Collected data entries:
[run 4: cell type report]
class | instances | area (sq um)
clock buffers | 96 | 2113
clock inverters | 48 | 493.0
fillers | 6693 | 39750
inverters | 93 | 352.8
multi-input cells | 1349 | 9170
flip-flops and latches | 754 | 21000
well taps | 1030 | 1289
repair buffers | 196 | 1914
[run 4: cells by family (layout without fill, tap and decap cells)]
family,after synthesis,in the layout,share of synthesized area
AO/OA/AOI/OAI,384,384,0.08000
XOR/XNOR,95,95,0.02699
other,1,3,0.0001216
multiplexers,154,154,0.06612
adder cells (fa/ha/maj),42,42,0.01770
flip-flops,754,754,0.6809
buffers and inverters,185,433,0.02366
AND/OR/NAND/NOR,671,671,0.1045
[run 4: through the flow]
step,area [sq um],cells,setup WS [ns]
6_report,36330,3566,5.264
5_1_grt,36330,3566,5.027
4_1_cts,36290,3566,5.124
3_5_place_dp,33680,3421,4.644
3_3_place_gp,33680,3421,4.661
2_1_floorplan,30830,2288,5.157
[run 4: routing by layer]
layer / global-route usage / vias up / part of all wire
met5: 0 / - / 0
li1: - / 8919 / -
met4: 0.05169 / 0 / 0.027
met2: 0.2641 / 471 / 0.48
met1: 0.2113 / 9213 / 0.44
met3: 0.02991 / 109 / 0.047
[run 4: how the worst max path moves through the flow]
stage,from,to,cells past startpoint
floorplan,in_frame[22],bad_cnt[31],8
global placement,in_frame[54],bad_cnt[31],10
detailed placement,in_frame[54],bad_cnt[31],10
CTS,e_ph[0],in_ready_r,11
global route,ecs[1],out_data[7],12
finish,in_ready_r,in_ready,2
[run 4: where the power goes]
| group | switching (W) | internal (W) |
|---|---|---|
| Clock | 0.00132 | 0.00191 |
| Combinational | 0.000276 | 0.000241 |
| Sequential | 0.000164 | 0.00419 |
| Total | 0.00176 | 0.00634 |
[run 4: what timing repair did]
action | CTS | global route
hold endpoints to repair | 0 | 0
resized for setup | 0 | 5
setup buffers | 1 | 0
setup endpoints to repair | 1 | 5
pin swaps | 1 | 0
This design comes from an exercise in tuning for small area, a short achievable clock period and few clock cycles on the open sky130 flow, not from production work.
The RTL was checked by simulation tests, not by an equivalence proof against the original design.
No activity file was given, so power comes from the tool's default toggle rates.

## trial 68
## ssdv_recoder
module ssdv_recoder (
    input  wire        clk,
    input  wire        rst,
    input  wire        in_valid,
    output wire        in_ready,
    input  wire [1:0]  in_op,
    input  wire [11:0] in_coef,
    input  wire [7:0]  in_qs,
    input  wire [7:0]  in_qd,
    input  wire [1:0]  in_comp,
    input  wire        in_rb,
    input  wire        in_dec,
    output reg         out_valid,
    input  wire        out_ready,
    output reg  [7:0]  out_byte
);
    localparam OP_COEF = 2'd0, OP_EOB = 2'd1, OP_SYNC = 2'd2, OP_INIT = 2'd3;
    localparam W = 40;             
    localparam [3:0] T_AC = 4'd0, T_ACL = 4'd1, T_EOB = 4'd2, T_SYNC = 4'd3,
                     T_INIT = 4'd4;   
    wire stall;
    assign in_ready = !stall;
    wire adv = !stall;
    reg  [5:0]  k;
    reg         decb;
    reg  [15:0] dcs0, dcs1, dcs2;
    wire        is_dc  = (k == 6'd0);
    wire [15:0] v16    = {{4{in_coef[11]}}, in_coef};
  ...
Settings: LEC_CHECK=0, CAP_MARGIN=20, CORE_MARGIN=2, CORE_UTILIZATION=40, PLACE_DENSITY=0.6, SETUP_SLACK_MARGIN=3.9, SLEW_MARGIN=20, SYNTH_MEMORY_MAX_BITS=65536, TNS_END_PERCENT=5; clock period 8.0 ns.
run.sh (not shown) runs the stock make flow with config.mk's settings and CLKGATE_MAP_FILE= SYNTH_SCRIPT=/design/flow/synth_recipe.tcl, a recipe that flattens the netlist after the stock synthesis.
Testbench counts of trial 68, summed over its fixed seeds: cycles 22,021.
diff inputs: trial 68 => trial 50
Settings: SETUP_SLACK_MARGIN changed from 3.9 to 3.6.
--- outcome ---
- Sort trial 50 and trial 68 by fraction of power spent switching nets desc -> top: trial 50
- The non-clock buffer count reported for trial 50 is smaller than that of trial 68 by 95.
- In the tables for trial 50 and trial 68, part of the power in the clock network reads lower with trial 50.
- [compare] base=trial 68 new=trial 50: power went down; total non-filler cell area in the finished layout fell by 1600 µm²; maximum frequency went down by about 0.9%.
- ~same total number of multi-input combinational cells in trial 50 and trial 68
- Compared to trial 68, the routing of trial 50 uses less wire.

---

ssdv_recoder, a different RTL version from the one above (not shown whole).
Size: about 48 I/O pins.
export LEC_CHECK = 0
export CAP_MARGIN = 20
export CORE_MARGIN = 2
export CORE_UTILIZATION = 40
export PLACE_DENSITY = 0.6
export SETUP_SLACK_MARGIN = 2.6
export SLEW_MARGIN = 20
export SYNTH_MEMORY_MAX_BITS = 65536
create_clock -name core_clock -period 8.0 [get_ports {clk}]
Testbench counts at the start, summed over its fixed seeds: cycles 22,021.
Then changed:
--- a/flow/config.mk
+++ b/flow/config.mk
@@ -11,3 +11,3 @@
 export PLACE_DENSITY = 0.6
-export SETUP_SLACK_MARGIN = 2.6
+export SETUP_SLACK_MARGIN = 3.5
 export SLEW_MARGIN = 20
Worst setup slack improved by 210 ps.
Non-clock buffer count grows by 159.
First-iteration DRC count shrinks slightly.
Global-route usage stays flat.
Combinational power grows by a quarter to a third.
Count of clock-buffer cells in the layout shrinks by 3.
Via count grows by a few percent.

---

Setup of run X:
Starting RTL as in the previous note.
export LEC_CHECK = 0
export CAP_MARGIN = 20
export CORE_MARGIN = 2
export CORE_UTILIZATION = 40
export PLACE_DENSITY = 0.6
export SETUP_SLACK_MARGIN = 3.0
export SLEW_MARGIN = 20
export SYNTH_MEMORY_MAX_BITS = 65536
create_clock -name core_clock -period 8.0 [get_ports {clk}]
Testbench counts of run X, summed over its fixed seeds: cycles 22,021.
Context: an optimization exercise on an open-source flow, tuned for small area and a short achievable clock period. The choices shown serve that exercise and are no tape-out recipe. In this exercise RTL edits were held to simulation tests only and were not proved equivalent to the original. Power is estimated from default activity; no workload was simulated.

oak:
==> flow/design.v <==
module rdm630_core (
    input  wire         clk,
    input  wire         rst,         
    input  wire         rx_valid,
    input  wire [7:0]   rx_data,
    output wire         rx_ready,
    input  wire         eval,
    output wire         res_valid,
    output wire [1:0]   res,
    output wire         fvalid,
    output wire [111:0] frame,
    output wire         xst,
    output wire [39:0]  card,
    output wire [7:0]   csum,
    output wire [7:0]   p6
);
    localparam [7:0] START_B = 8'h02;
    localparam [7:0] END_B   = 8'h03;
    reg [4:0]   cursor;      
    reg         in_frame;
    reg         ok;          
    reg [111:0] sr;          
    reg [111:0] frame_q;     
    reg         fvalid_q;
    wire full = cursor[4];                   
    assign rx_ready = !full && !rst;
    wire fire     = rx_valid && rx_ready;
    wire mark;
    rdm630_mark u_mark (
        .d    (rx_data[7:1]),
        .mark (mark)
    );
    wire is_start = mark && !rx_data[0];
    wire is_end   = mark &&  rx_data[0];
    wire is_hex   = ((rx_data >= 8'h30) && (rx_data <= 8'h39)) ||
                    ((rx_data >= 8'h41) && (rx_data <= 8'h46));
    wire st    = fire && is_start;               
    wire app   = fire && in_frame && !is_start;  
    wire c13 = (cursor == 5'd13);
    wire c14 = (cursor == 5'd14);
    wire c15 = (cursor >= 5'd15);
    wire [4:0] cursor_rx   = st ? 5'd1 : app ? cursor + 5'd1 : cursor;
    wire       in_frame_rx = st ? 1'b1 : (app && is_end) ? 1'b0 : in_frame;
    wire       ok_rx       = st ? 1'b1 :
                             app ? (ok && (c13 ? is_end : is_hex)) : ok;
    wire shift = fire && (in_frame || is_start);
    wire [111:0] sr_next = ({112{shift}}  & {sr[103:0], rx_data}) |
                           ({112{!shift}} & sr);
    wire do_eval = eval && !rst;
    wire apnd  = in_frame && !full;                  
    wire [1:0] r0 = c15 ? 2'd3 : c14 ? (ok ? 2'd1 : 2'd2) : 2'd0;
    wire [1:0] ra = (c14 || c15) ? 2'd3 : c13 ? 2'd2 : 2'd0;   
    wire [1:0] re = (c14 || c15) ? 2'd3 : c13 ? (ok ? 2'd1 : 2'd2) : 2'd0;
    wire [1:0] pn = apnd ? ra : r0;
    wire [1:0] pe = apnd ? re : r0;
    wire [1:0] ps = full ? r0 : 2'd0;
    assign res_valid = do_eval;
    rdm630_res u_res (
        .rx_valid (rx_valid),
        .mark     (mark),
        .d0       (rx_data[0]),
        .r0       (r0),
        .pn       (pn),
        .pe       (pe),
        .ps       (ps),
        .res      (res)
    );
    wire cap  = do_eval && (cursor_rx == 5'd14);
    wire over = do_eval && (cursor_rx >  5'd14);
    always @(posedge clk) begin
        if (rst) begin
            cursor   <= 5'd0;
            in_frame <= 1'b0;
            fvalid_q <= 1'b0;
            ok       <= 1'b0;
        end else begin
            in_frame <= in_frame_rx;
            if (cap || over) begin
                cursor   <= 5'd0;
                ok       <= 1'b0;
                fvalid_q <= cap && ok_rx;
            end else begin
                cursor   <= cursor_rx;
                ok       <= ok_rx;
            end
        end
    end
    always @(posedge clk) begin
        sr <= sr_next;
        if (cap)
            frame_q <= sr_next;
    end
    assign fvalid = fvalid_q;
    assign xst    = !fvalid_q;
    assign frame  = frame_q;
    rdm630_xtr u_xtr (
        .frame (frame_q),
        .card  (card),
        .csum  (csum),
        .p6    (p6)
    );
endmodule
module rdm630_res (
    input  wire       rx_valid,
    input  wire       mark,        
    input  wire       d0,
    input  wire [1:0] r0,
    input  wire [1:0] pn,
    input  wire [1:0] pe,
    input  wire [1:0] ps,
    output wire [1:0] res
);
    wire [1:0] res_mark  = !rx_valid ? r0 : d0 ? pe : ps;
    wire [1:0] res_other = !rx_valid ? r0 : pn;
    assign res = mark ? res_mark : res_other;
endmodule
module rdm630_xtr (
    input  wire [111:0] frame,
    output wire [39:0]  card,
    output wire [7:0]   csum,
    output wire [7:0]   p6
);
    function [3:0] hexval;
        input [7:0] c;
        begin
            hexval = {c[3] | c[6],
                      c[2] | (c[6] & c[1] & c[0]),
                      c[1] ^ (c[6] & c[0]),
                      c[0] ^ c[6]};
        end
    endfunction
    wire [7:0] pair [0:5];
    genvar g;
    generate
        for (g = 0; g < 6; g = g + 1) begin : g_pair
            assign pair[g] = {hexval(frame[111-8*(1+2*g) -: 8]),
                              hexval(frame[111-8*(2+2*g) -: 8])};
        end
        for (g = 0; g < 5; g = g + 1) begin : g_card
            assign card[39-8*g -: 8] = pair[g];
        end
    endgenerate
    assign csum = pair[0] ^ pair[1] ^ pair[2] ^ pair[3] ^ pair[4];
    assign p6   = pair[5];
endmodule
module rdm630_mark (
    input  wire [7:1] d,
    output wire       mark
);
    assign mark = (d == 7'b0000001);
endmodule
export LEC_CHECK = 0
export CAP_MARGIN = 20
export CORE_MARGIN = 2
export CORE_UTILIZATION = 70
export CTS_BUF_LIST = sky130_fd_sc_hd__clkbuf_16
export CTS_CLUSTER_DIAMETER = 80
export CTS_CLUSTER_SIZE = 30
export PLACE_DENSITY = 0.85
export SETUP_SLACK_MARGIN = 5
export SLEW_MARGIN = 20
export SYNTH_HIERARCHICAL = 1
export SYNTH_MINIMUM_KEEP_SIZE = 0
create_clock -name core_clock -period 10.0 [get_ports {clk}]
standard.sh (not shown) runs the stock make flow with config.mk's settings and CLKGATE_MAP_FILE= SYNTH_SCRIPT=/design/flow/synth_recipe.tcl, a recipe that flattens the netlist after the stock synthesis.
==> flow/flow/run.sh <==
#!/bin/bash
set -euo pipefail
bash standard.sh \
    "SYNTH_SCRIPT=$PWD/flow/my_synth.tcl" \
    "BUFFER_PORTS_ARGS=-buffer_cell sky130_fd_sc_hd__buf_1" \
    "PRE_IO_PLACEMENT_TCL=$PWD/flow/io.tcl" \
    SETUP_SLACK_MARGIN=5.35 \
    finish > flow_make.log 2>&1
==> flow/flow/io.tcl <==
# Pin placement constraint: the ports on the input-to-output paths (the
# byte input, the strobes and reset, and the outputs combinational in
# them) are kept together on one stretch of the left edge, so that those
# paths need no long wires.
set_io_pin_constraint -region left:30-90 -pin_names {
  rx_valid rx_data[0] rx_data[1] rx_data[2] rx_data[3] rx_data[4]
  rx_data[5] rx_data[6] rx_data[7] eval rst
  res[0] res[1] res_valid rx_ready
}
==> flow/flow/my_synth.tcl <==
# The standard flow's synthesis script (synth_recipe.tcl) with one change: after ABC has
# mapped every module, three combinational modules (rdm630_mark and
# rdm630_res, on the input-to-output path, and the extractor rdm630_xtr)
# are replaced by the hand-mapped netlists in hand_cells.v, which implement
# the same functions; then the design is flattened and written as the standard flow's
# script does. The registers, all in the top module, are untouched.
proc synth {args} { yosys synth -nofsm -noshare {*}$args }
source $::env(SCRIPTS_DIR)/synth.tcl
delete rdm630_mark rdm630_res rdm630_xtr
read_verilog [file join [file dirname [info script]] hand_cells.v]
hierarchy -top $::env(DESIGN_NAME)
tee -o $::env(REPORTS_DIR)/synth_stat_hand.txt stat {*}$lib_args
# left out here: clear keep_hierarchy, flatten, clean up, hide names made inside functions, write 1_2_yosys.v
Other scripts of this flow, unchanged in this note and not shown: flow/flow/hand_cells.v
oak reached the final stage; the timing, design-rule and antenna checks on its layout passed.
The inputs of pine differ from those of oak as listed below.
# oak
export LEC_CHECK = 0
export CAP_MARGIN = 20
export CORE_MARGIN = 2
export CORE_UTILIZATION = 70
export CTS_BUF_LIST = sky130_fd_sc_hd__clkbuf_16
export CTS_CLUSTER_DIAMETER = 80
export CTS_CLUSTER_SIZE = 30
export PLACE_DENSITY = 0.85
export SETUP_SLACK_MARGIN = 5
export SLEW_MARGIN = 20
export SYNTH_HIERARCHICAL = 1
export SYNTH_MINIMUM_KEEP_SIZE = 0
create_clock -name core_clock -period 10.0 [get_ports {clk}]
# pine
export LEC_CHECK = 0
export CAP_MARGIN = 20
export CORE_MARGIN = 2
export CORE_UTILIZATION = 60
export CTS_BUF_LIST = sky130_fd_sc_hd__clkbuf_16
export CTS_CLUSTER_DIAMETER = 80
export CTS_CLUSTER_SIZE = 30
export PLACE_DENSITY = 0.8
export SETUP_SLACK_MARGIN = 5
export SLEW_MARGIN = 20
export SYNTH_HIERARCHICAL = 1
export SYNTH_MINIMUM_KEEP_SIZE = 0
create_clock -name core_clock -period 10.0 [get_ports {clk}]
pine | stages: all done | timing, DRC, antenna: all pass
Relative to oak, the die area measured on pine has increased by more than 10%.
Cmp pine and oak / clock tree cell share of total cell area / higher: pine
Summary of pine over oak: number of DRC violations after detailed-routing iteration 0 climbed 34; design area climbed 1.6%; via count climbed about 0.7%.
When pine is measured against oak, its final core utilization turns out 10 points lower.
Re length in cells of the worst reg-to-reg path: pine is 2 up on oak.
When the final numbers for pine and oak were put side by side, the final critical-path required period turned out to be smaller in oak.
The post-route clock period utilization in pine sits 0.65 points above the value recorded for oak.
diff inputs: pine => birch
==> flow/flow/run.sh <==
#!/bin/bash
set -euo pipefail
bash standard.sh \
    "SYNTH_SCRIPT=$PWD/flow/my_synth.tcl" \
    "BUFFER_PORTS_ARGS=-buffer_cell sky130_fd_sc_hd__buf_1" \
    SETUP_SLACK_MARGIN=5.35 \
    finish > flow_make.log 2>&1
removed: flow/flow/io.tcl
Notes after the runs:
Every stage of the flow completed for birch, and the final layout passed the timing, design-rule and antenna checks.
Compared with pine, birch shows portion of the clock cycle consumed by the worst path in the final layout lower by 0.66 points.
Layout overhead on the synthesized area | birch below pine
Min register-to-register slack across pine and birch: pine
birch ends up with lower clock-cell share of area than pine does.
pine has lower first-iteration DRC count than birch.
Taking pine as the reference, in birch count of buffers not belonging to the clock network in the layout increased about 1%, worst endpoint data arrival time decreased 70 ps.
--- input diff birch..maple ---
# birch
export LEC_CHECK = 0
export CAP_MARGIN = 20
export CORE_MARGIN = 2
export CORE_UTILIZATION = 60
export CTS_BUF_LIST = sky130_fd_sc_hd__clkbuf_16
export CTS_CLUSTER_DIAMETER = 80
export CTS_CLUSTER_SIZE = 30
export PLACE_DENSITY = 0.8
export SETUP_SLACK_MARGIN = 5
export SLEW_MARGIN = 20
export SYNTH_HIERARCHICAL = 1
export SYNTH_MINIMUM_KEEP_SIZE = 0
create_clock -name core_clock -period 10.0 [get_ports {clk}]
# maple
export LEC_CHECK = 0
export CAP_MARGIN = 20
export CORE_MARGIN = 2
export CORE_UTILIZATION = 70
export CTS_BUF_LIST = sky130_fd_sc_hd__clkbuf_16
export CTS_CLUSTER_DIAMETER = 50
export CTS_CLUSTER_SIZE = 36
export PLACE_DENSITY = 0.85
export SETUP_SLACK_MARGIN = 5
export SLEW_MARGIN = 20
export SYNTH_HIERARCHICAL = 1
export SYNTH_MINIMUM_KEEP_SIZE = 0
create_clock -name core_clock -period 10.0 [get_ports {clk}]
-- flow/flow/run.sh --
<<< birch, line 5
    "BUFFER_PORTS_ARGS=-buffer_cell sky130_fd_sc_hd__buf_1" \
    SETUP_SLACK_MARGIN=5.35 \
>>> maple, line 5
    "BUFFER_PORTS_ARGS=-buffer_cell sky130_fd_sc_hd__buf_1" \
    "PRE_IO_PLACEMENT_TCL=$PWD/flow/io.tcl" \
    SETUP_SLACK_MARGIN=5.35 \
==> flow/flow/io.tcl (new file) <==
# Pin placement constraint: the ports on the input-to-output paths (the
# byte input, the strobes and reset, and the outputs combinational in
# them) are kept together on one stretch of the left edge, so that those
# paths need no long wires.
set_io_pin_constraint -region left:30-90 -pin_names {
  rx_valid rx_data[0] rx_data[1] rx_data[2] rx_data[3] rx_data[4]
  rx_data[5] rx_data[6] rx_data[7] eval rst
  res[0] res[1] res_valid rx_ready
}
[summary]
The capturing instance or port of the critical path comes out res[1] in one run and res[0] in the other, namely in maple and birch respectively.
From birch to maple the numbers moved as follows: filler cell count went down about 37%; hold slack now sits at about the same level; final core utilization went up 13 points; switching part of the total power went up by 2.3 points; wire length went up 12%.
Startpoint of the most critical setup path: rx_data[1] -> birch, rx_data[0] -> maple
Comparing birch and maple, the lower first-pass GRT wire length was measured on birch.
Compared with birch, in maple ratio of routed vias to standard cells +about 8%; number of nets in the finished design grew by 0.39%.
[inputs] cedar vs maple
# maple
export LEC_CHECK = 0
export CAP_MARGIN = 20
export CORE_MARGIN = 2
export CORE_UTILIZATION = 70
export CTS_BUF_LIST = sky130_fd_sc_hd__clkbuf_16
export CTS_CLUSTER_DIAMETER = 50
export CTS_CLUSTER_SIZE = 36
export PLACE_DENSITY = 0.85
export SETUP_SLACK_MARGIN = 5
export SLEW_MARGIN = 20
export SYNTH_HIERARCHICAL = 1
export SYNTH_MINIMUM_KEEP_SIZE = 0
create_clock -name core_clock -period 10.0 [get_ports {clk}]
# cedar
export LEC_CHECK = 0
export CAP_MARGIN = 20
export CORE_MARGIN = 2
export CORE_UTILIZATION = 60
export CTS_BUF_LIST = sky130_fd_sc_hd__clkbuf_16
export CTS_CLUSTER_DIAMETER = 80
export CTS_CLUSTER_SIZE = 30
export PLACE_DENSITY = 0.8
export SETUP_SLACK_MARGIN = 5
export SLEW_MARGIN = 20
export SYNTH_HIERARCHICAL = 1
export SYNTH_MINIMUM_KEEP_SIZE = 0
create_clock -name core_clock -period 10.0 [get_ports {clk}]
==> flow/flow/run.sh <==
#!/bin/bash
set -euo pipefail
bash standard.sh \
    "SYNTH_SCRIPT=$PWD/flow/my_synth.tcl" \
    "BUFFER_PORTS_ARGS=-buffer_cell sky130_fd_sc_hd__buf_1" \
    SETUP_SLACK_MARGIN=5.35 \
    finish > flow_make.log 2>&1
-- flow/flow/my_synth.tcl --
<<< maple, line 7
proc synth {args} { yosys synth -nofsm -noshare {*}$args }
source $::env(SCRIPTS_DIR)/synth.tcl
>>> cedar, line 7
proc synth {args} { yosys synth -nofsm -noshare {*}$args }
# ABC runs yosys's own default script (without ORFS's -script and -D).
proc abc {args} {
  set i [lsearch -exact $args -script]
  set args [lreplace $args $i [expr {$i + 1}]]
  set j [lsearch -exact $args -D]
  if {$j >= 0} { set args [lreplace $args $j [expr {$j + 1}]] }
  yosys abc {*}$args
}
source $::env(SCRIPTS_DIR)/synth.tcl
removed: flow/flow/io.tcl
Notes after the runs:
Having completed the whole flow, maple delivered a layout that passed the timing, design-rule and antenna checks. Having completed the whole flow, cedar delivered a layout that passed the timing, design-rule and antenna checks. Re number of global-route vias before repair: maple and cedar aren't equal, and the lower value belongs to cedar. Compared with maple, wire length of the first global-routing pass in cedar decreased by more than 10%. Endpoint of the most critical setup path: res[1] -> maple, res[0] -> cedar. Between maple and cedar, the die width is lower for maple. Number of cells in the design after placement ends up lower on maple. Relative to maple, placed wire-length estimate has decreased by about 7% in cedar. On final standard cell count with taps included and fillers excluded: between maple and cedar, it ends up lower for maple. Design area: cedar < maple. [diff] maximum frequency, cedar relative to maple: regression.

## static timing again, ports no longer ideal
In the flow no input, the clock included, has a driving cell. The finished layouts below were timed again as built, in two steps. Step 1, drivers: a clkbuf_16 drives clk and a buf_2 each remaining input, both assumed. Step 2 also shifts input and output timing later by t, the mid clock arrival at the registers, as if the neighbouring blocks saw the same clock. Slacks: no drivers / after step 1 / after step 2; pairs: no drivers / after step 1.
run | t, ns | setup slack, ns | hold slack, ns | pins driven straight from the clock port
oak | 0.489 | 5.264 / 5.216 / 5.011 | 0.478 / 0.478 / 0.478 | 1
pine | 0.506 | 5.199 / 5.171 / 4.987 | 0.480 / 0.480 / 0.480 | 1
birch | 0.495 | 5.265 / 5.228 / 5.075 | 0.472 / 0.472 / 0.472 | 1
maple | 0.514 | 5.246 / 5.222 / 4.977 | 0.473 / 0.473 / 0.473 | 1
cedar | 0.490 | 5.188 / 5.147 / 5.036 | 0.486 / 0.486 / 0.486 | 1
After both steps setup and hold are still met in every run listed. For maple, which loses most, drivers alone change the setup slack by -0.024 ns; drivers and shift together by -0.269 ns.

▸ Exercise directions
Using the data above, extract exactly the lines from the one that holds "# mapped every" to the one that holds "delete rdm630_mark rdm630_res rdm630_xtr", both ends included, and no others.

▸ Output of the exercise
# mapped every module, three combinational modules (rdm630_mark and
# rdm630_res, on the input-to-output path, and the extractor rdm630_xtr)
# are replaced by the hand-mapped netlists in hand_cells.v, which implement
# the same functions; then the design is flattened and written as the standard flow's
# script does. The registers, all in the top module, are untouched.
proc synth {args} { yosys synth -nofsm -noshare {*}$args }
source $::env(SCRIPTS_DIR)/synth.tcl
delete rdm630_mark rdm630_res rdm630_xtr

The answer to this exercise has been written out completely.